TASK OBJECTIVE | Copy out the entries that follow, unchanged.

* * *

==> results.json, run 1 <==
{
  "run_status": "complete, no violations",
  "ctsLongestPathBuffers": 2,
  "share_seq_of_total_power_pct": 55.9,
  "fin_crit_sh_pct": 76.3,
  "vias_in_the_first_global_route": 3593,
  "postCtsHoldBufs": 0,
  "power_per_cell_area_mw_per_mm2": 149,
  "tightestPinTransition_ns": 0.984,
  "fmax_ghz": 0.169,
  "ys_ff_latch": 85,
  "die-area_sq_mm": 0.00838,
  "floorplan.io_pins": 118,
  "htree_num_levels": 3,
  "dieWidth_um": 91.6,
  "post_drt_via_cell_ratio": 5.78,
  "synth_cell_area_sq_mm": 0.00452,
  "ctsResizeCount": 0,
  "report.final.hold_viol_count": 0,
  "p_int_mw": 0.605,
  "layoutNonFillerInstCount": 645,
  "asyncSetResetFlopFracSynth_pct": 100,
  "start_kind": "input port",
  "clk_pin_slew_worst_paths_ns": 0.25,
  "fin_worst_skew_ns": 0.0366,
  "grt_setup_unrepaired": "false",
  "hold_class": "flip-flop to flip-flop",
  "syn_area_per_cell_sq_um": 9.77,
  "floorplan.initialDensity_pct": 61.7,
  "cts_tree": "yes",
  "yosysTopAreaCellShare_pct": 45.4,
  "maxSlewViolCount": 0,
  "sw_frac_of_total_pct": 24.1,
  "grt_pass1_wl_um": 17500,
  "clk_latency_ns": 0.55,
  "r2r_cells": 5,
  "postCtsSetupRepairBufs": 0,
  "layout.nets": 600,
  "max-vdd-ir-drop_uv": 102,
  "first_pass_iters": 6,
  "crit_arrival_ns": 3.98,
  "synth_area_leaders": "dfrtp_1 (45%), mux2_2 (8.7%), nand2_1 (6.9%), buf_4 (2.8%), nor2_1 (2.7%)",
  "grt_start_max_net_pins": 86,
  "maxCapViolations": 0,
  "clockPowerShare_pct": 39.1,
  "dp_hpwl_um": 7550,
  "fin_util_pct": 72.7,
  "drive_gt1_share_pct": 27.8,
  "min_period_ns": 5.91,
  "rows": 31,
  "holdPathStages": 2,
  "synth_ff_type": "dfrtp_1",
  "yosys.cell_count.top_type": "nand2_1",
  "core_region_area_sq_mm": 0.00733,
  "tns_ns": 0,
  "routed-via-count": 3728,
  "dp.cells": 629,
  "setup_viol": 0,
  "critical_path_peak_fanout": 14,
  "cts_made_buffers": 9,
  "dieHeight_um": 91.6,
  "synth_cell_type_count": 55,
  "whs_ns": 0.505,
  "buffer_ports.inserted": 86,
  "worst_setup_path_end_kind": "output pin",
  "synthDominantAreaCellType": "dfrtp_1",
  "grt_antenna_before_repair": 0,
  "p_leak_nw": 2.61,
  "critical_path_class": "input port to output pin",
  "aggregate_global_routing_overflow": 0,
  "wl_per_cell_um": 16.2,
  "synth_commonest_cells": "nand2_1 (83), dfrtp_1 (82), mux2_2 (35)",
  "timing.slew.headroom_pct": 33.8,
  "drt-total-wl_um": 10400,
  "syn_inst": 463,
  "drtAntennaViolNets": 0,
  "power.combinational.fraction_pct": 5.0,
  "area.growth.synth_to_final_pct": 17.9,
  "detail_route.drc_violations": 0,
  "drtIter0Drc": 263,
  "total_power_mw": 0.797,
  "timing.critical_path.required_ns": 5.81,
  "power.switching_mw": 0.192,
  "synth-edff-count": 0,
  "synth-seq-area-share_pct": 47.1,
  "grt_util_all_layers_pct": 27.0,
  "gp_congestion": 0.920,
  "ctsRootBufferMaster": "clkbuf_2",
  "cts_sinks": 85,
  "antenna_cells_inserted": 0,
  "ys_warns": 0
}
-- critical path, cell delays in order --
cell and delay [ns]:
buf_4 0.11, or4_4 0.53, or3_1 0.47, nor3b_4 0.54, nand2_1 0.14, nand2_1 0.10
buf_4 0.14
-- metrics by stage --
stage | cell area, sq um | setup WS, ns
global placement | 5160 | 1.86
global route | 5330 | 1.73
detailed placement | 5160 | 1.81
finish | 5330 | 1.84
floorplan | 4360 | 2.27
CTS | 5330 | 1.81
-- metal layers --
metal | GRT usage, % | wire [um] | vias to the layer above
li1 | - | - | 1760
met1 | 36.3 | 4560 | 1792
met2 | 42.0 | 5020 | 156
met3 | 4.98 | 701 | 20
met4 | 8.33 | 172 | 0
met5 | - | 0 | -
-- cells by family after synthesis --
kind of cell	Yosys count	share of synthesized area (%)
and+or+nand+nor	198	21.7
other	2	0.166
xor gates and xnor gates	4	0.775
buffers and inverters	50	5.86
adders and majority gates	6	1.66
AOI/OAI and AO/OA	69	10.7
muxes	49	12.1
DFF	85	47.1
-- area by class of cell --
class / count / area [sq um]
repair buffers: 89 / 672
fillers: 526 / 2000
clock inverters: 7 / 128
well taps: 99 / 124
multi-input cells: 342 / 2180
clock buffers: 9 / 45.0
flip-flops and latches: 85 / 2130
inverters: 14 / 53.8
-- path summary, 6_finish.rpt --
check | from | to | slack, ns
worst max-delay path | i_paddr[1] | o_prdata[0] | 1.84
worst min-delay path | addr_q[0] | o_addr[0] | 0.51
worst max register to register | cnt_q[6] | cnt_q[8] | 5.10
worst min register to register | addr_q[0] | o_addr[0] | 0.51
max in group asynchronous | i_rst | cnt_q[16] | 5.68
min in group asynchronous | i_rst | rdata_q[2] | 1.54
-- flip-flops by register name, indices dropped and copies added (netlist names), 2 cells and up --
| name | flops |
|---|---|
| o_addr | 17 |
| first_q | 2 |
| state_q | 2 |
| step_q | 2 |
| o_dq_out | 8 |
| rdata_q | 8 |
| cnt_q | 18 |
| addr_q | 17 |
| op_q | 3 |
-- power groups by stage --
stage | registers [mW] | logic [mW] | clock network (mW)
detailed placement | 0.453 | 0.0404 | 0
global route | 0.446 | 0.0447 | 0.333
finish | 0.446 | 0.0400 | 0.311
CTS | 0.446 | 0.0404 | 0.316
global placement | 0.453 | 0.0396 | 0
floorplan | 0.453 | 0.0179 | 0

* * *

EXERCISE RESULT |
==> results.json, run 1 <==
{
  "run_status": "complete, no violations",
  "ctsLongestPathBuffers": 2,
  "share_seq_of_total_power_pct": 55.9,
  "fin_crit_sh_pct": 76.3,
  "vias_in_the_first_global_route": 3593,
  "postCtsHoldBufs": 0,
  "power_per_cell_area_mw_per_mm2": 149,
  "tightestPinTransition_ns": 0.984,
  "fmax_ghz": 0.169,
  "ys_ff_latch": 85,
  "die-area_sq_mm": 0.00838,
  "floorplan.io_pins": 118,
  "htree_num_levels": 3,
  "dieWidth_um": 91.6,
  "post_drt_via_cell_ratio": 5.78,
  "synth_cell_area_sq_mm": 0.00452,
  "ctsResizeCount": 0,
  "report.final.hold_viol_count": 0,
  "p_int_mw": 0.605,
  "layoutNonFillerInstCount": 645,
  "asyncSetResetFlopFracSynth_pct": 100,
  "start_kind": "input port",
  "clk_pin_slew_worst_paths_ns": 0.25,
  "fin_worst_skew_ns": 0.0366,
  "grt_setup_unrepaired": "false",
  "hold_class": "flip-flop to flip-flop",
  "syn_area_per_cell_sq_um": 9.77,
  "floorplan.initialDensity_pct": 61.7,
  "cts_tree": "yes",
  "yosysTopAreaCellShare_pct": 45.4,
  "maxSlewViolCount": 0,
  "sw_frac_of_total_pct": 24.1,
  "grt_pass1_wl_um": 17500,
  "clk_latency_ns": 0.55,
  "r2r_cells": 5,
  "postCtsSetupRepairBufs": 0,
  "layout.nets": 600,
  "max-vdd-ir-drop_uv": 102,
  "first_pass_iters": 6,
  "crit_arrival_ns": 3.98,
  "synth_area_leaders": "dfrtp_1 (45%), mux2_2 (8.7%), nand2_1 (6.9%), buf_4 (2.8%), nor2_1 (2.7%)",
  "grt_start_max_net_pins": 86,
  "maxCapViolations": 0,
  "clockPowerShare_pct": 39.1,
  "dp_hpwl_um": 7550,
  "fin_util_pct": 72.7,
  "drive_gt1_share_pct": 27.8,
  "min_period_ns": 5.91,
  "rows": 31,
  "holdPathStages": 2,
  "synth_ff_type": "dfrtp_1",
  "yosys.cell_count.top_type": "nand2_1",
  "core_region_area_sq_mm": 0.00733,
  "tns_ns": 0,
  "routed-via-count": 3728,
  "dp.cells": 629,
  "setup_viol": 0,
  "critical_path_peak_fanout": 14,
  "cts_made_buffers": 9,
  "dieHeight_um": 91.6,
  "synth_cell_type_count": 55,
  "whs_ns": 0.505,
  "buffer_ports.inserted": 86,
  "worst_setup_path_end_kind": "output pin",
  "synthDominantAreaCellType": "dfrtp_1",
  "grt_antenna_before_repair": 0,
  "p_leak_nw": 2.61,
  "critical_path_class": "input port to output pin",
  "aggregate_global_routing_overflow": 0,
  "wl_per_cell_um": 16.2,
  "synth_commonest_cells": "nand2_1 (83), dfrtp_1 (82), mux2_2 (35)",
  "timing.slew.headroom_pct": 33.8,
  "drt-total-wl_um": 10400,
  "syn_inst": 463,
  "drtAntennaViolNets": 0,
  "power.combinational.fraction_pct": 5.0,
  "area.growth.synth_to_final_pct": 17.9,
  "detail_route.drc_violations": 0,
  "drtIter0Drc": 263,
  "total_power_mw": 0.797,
  "timing.critical_path.required_ns": 5.81,
  "power.switching_mw": 0.192,
  "synth-edff-count": 0,
  "synth-seq-area-share_pct": 47.1,
  "grt_util_all_layers_pct": 27.0,
  "gp_congestion": 0.920,
  "ctsRootBufferMaster": "clkbuf_2",
  "cts_sinks": 85,
  "antenna_cells_inserted": 0,
  "ys_warns": 0
}
-- critical path, cell delays in order --
cell and delay [ns]:
buf_4 0.11, or4_4 0.53, or3_1 0.47, nor3b_4 0.54, nand2_1 0.14, nand2_1 0.10
buf_4 0.14
-- metrics by stage --
stage | cell area, sq um | setup WS, ns
global placement | 5160 | 1.86
global route | 5330 | 1.73
detailed placement | 5160 | 1.81
finish | 5330 | 1.84
floorplan | 4360 | 2.27
CTS | 5330 | 1.81
-- metal layers --
metal | GRT usage, % | wire [um] | vias to the layer above
li1 | - | - | 1760
met1 | 36.3 | 4560 | 1792
met2 | 42.0 | 5020 | 156
met3 | 4.98 | 701 | 20
met4 | 8.33 | 172 | 0
met5 | - | 0 | -
-- cells by family after synthesis --
kind of cell	Yosys count	share of synthesized area (%)
and+or+nand+nor	198	21.7
other	2	0.166
xor gates and xnor gates	4	0.775
buffers and inverters	50	5.86
adders and majority gates	6	1.66
AOI/OAI and AO/OA	69	10.7
muxes	49	12.1
DFF	85	47.1
-- area by class of cell --
class / count / area [sq um]
repair buffers: 89 / 672
fillers: 526 / 2000
clock inverters: 7 / 128
well taps: 99 / 124
multi-input cells: 342 / 2180
clock buffers: 9 / 45.0
flip-flops and latches: 85 / 2130
inverters: 14 / 53.8
-- path summary, 6_finish.rpt --
check | from | to | slack, ns
worst max-delay path | i_paddr[1] | o_prdata[0] | 1.84
worst min-delay path | addr_q[0] | o_addr[0] | 0.51
worst max register to register | cnt_q[6] | cnt_q[8] | 5.10
worst min register to register | addr_q[0] | o_addr[0] | 0.51
max in group asynchronous | i_rst | cnt_q[16] | 5.68
min in group asynchronous | i_rst | rdata_q[2] | 1.54
-- flip-flops by register name, indices dropped and copies added (netlist names), 2 cells and up --
| name | flops |
|---|---|
| o_addr | 17 |
| first_q | 2 |
| state_q | 2 |
| step_q | 2 |
| o_dq_out | 8 |
| rdata_q | 8 |
| cnt_q | 18 |
| addr_q | 17 |
| op_q | 3 |
-- power groups by stage --
stage | registers [mW] | logic [mW] | clock network (mW)
detailed placement | 0.453 | 0.0404 | 0
global route | 0.446 | 0.0447 | 0.333
finish | 0.446 | 0.0400 | 0.311
CTS | 0.446 | 0.0404 | 0.316
global placement | 0.453 | 0.0396 | 0
floorplan | 0.453 | 0.0179 | 0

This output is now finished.